Just wanted to drop a quick note if any one lands here and is struggling with the problem of using Scrapy’s build-in S3 feed storage and wants to upload the feed/file created by scrapy to S3 as gzipped file.

There are some methods floating around on the internet on how to gzip the feed storage (json or jsonl) and then upload them to S3 for further processing, thing is… none of them worked for me so decided to take a look if I could fix it myself.

I’m using Scrapy 2.0.1 as of the time of writing and tested this on my local Mac and on AWS Lambda where I run scrapy.

We’re going to add a new FEED STORAGE that will replace the default S3 storage.

Step 1: create (or update) the extensions.py add the below.

The extensions.py should be created at the same level as pipelines.py/middleware.py.

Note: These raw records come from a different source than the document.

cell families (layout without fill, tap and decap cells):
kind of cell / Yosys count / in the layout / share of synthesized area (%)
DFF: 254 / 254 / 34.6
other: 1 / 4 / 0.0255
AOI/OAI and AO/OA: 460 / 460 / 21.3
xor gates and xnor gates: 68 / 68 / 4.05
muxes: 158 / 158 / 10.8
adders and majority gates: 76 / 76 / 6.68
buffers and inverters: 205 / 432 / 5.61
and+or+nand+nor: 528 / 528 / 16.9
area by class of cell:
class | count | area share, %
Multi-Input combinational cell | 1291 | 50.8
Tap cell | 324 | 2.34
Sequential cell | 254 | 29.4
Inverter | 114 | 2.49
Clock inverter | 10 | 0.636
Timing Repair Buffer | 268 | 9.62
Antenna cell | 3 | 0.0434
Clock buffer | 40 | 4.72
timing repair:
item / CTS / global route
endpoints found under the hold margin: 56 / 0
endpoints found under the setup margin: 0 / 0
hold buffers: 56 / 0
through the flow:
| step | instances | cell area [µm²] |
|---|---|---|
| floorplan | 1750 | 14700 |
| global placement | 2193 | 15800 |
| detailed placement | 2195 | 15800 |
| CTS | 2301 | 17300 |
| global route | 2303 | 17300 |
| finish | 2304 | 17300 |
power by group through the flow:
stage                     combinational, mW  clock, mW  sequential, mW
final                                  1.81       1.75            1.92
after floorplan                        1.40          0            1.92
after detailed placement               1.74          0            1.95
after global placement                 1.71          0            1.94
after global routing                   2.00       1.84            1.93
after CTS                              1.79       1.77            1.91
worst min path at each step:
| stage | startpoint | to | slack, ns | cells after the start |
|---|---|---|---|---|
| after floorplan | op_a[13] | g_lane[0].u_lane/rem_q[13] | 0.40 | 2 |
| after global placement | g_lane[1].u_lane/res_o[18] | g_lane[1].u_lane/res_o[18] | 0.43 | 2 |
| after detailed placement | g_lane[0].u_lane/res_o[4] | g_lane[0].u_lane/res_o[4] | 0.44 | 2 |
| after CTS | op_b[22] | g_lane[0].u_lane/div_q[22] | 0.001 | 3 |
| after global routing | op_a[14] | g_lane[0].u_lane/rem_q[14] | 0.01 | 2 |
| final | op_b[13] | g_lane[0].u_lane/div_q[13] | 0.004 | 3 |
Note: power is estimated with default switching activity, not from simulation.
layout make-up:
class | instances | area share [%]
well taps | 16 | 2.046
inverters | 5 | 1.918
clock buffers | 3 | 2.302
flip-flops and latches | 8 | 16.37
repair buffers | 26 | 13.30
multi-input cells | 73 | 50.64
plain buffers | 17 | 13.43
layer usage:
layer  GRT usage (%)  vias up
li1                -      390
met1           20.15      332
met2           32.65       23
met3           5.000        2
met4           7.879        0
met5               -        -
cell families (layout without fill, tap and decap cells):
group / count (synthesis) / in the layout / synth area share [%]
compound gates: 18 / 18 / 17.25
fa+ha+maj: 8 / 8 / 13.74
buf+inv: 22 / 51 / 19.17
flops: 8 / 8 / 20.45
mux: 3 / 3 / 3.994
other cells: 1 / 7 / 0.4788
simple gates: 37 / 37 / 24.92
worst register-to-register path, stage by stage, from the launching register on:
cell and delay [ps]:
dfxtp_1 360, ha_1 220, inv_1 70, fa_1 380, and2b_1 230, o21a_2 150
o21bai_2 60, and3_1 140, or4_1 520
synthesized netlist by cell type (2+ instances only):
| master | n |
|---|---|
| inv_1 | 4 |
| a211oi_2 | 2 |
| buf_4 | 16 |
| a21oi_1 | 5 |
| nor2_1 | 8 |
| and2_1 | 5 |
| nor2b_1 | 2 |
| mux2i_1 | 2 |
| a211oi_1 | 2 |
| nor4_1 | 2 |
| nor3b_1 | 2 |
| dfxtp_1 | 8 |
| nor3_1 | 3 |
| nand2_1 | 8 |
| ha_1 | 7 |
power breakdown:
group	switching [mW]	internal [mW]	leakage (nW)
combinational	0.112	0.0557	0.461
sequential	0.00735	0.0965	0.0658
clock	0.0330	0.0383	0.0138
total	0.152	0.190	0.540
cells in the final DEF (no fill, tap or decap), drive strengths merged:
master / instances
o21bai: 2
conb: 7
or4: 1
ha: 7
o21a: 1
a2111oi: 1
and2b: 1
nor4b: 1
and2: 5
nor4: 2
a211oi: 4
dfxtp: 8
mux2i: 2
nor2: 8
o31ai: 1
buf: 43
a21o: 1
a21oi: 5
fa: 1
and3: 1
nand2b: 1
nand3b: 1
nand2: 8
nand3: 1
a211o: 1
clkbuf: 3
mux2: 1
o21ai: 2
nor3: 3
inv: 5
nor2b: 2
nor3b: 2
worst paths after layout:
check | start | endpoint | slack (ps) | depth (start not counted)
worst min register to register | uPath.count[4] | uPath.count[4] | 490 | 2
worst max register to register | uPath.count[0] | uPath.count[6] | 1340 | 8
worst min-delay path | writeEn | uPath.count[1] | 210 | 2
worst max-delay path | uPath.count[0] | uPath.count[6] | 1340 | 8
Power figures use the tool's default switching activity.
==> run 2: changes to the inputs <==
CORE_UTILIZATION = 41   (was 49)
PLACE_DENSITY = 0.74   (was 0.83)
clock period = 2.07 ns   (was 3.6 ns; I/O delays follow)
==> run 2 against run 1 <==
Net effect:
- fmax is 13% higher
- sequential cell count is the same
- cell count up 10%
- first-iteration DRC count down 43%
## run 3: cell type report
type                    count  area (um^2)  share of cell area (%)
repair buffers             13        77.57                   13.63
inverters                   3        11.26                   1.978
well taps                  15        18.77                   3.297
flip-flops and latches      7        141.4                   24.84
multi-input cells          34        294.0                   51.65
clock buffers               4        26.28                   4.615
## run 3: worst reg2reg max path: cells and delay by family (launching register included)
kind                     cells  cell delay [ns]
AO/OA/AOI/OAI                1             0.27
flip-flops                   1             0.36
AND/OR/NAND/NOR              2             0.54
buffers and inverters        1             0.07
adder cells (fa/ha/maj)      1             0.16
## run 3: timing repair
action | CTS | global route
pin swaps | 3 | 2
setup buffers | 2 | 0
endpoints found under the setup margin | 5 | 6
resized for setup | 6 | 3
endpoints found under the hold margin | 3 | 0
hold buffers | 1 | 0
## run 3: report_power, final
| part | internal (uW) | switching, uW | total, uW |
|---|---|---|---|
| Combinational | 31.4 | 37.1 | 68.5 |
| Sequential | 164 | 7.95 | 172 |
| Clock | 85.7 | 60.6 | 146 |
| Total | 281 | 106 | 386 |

from tempfile import NamedTemporaryFile
from scrapy.extensions.feedexport import S3FeedStorage
import gzip
import shutil
import os
import boto3

class CustomS3FeedStorage(S3FeedStorage):
    def _store_in_thread(self, file):
        if file.tell() != 0:
            # create temporary file for the gzip
            tmpf = NamedTemporaryFile(prefix='gzip-')

            with open(file.name, 'rb') as f_in:
                with gzip.open(tmpf.name, 'w+b') as f_out:
                    shutil.copyfileobj(f_in, f_out)

            s3 = boto3.client('s3')
            s3.upload_file(tmpf.name, self.bucketname, self.keyname)
            logger.warning('File is empty, not uploaded to S3')

Step 2: open your settings.py and add the below. Make sure you replace your “<project>” with your project name!

's3': '<project>.extensions.CustomS3FeedStorage'

And you’re done.. If you now run your scrapy it should upload the file as a gzip file. Note that you have to add .gz at the end of your FEED_URI otherwise it will use whatever you have now.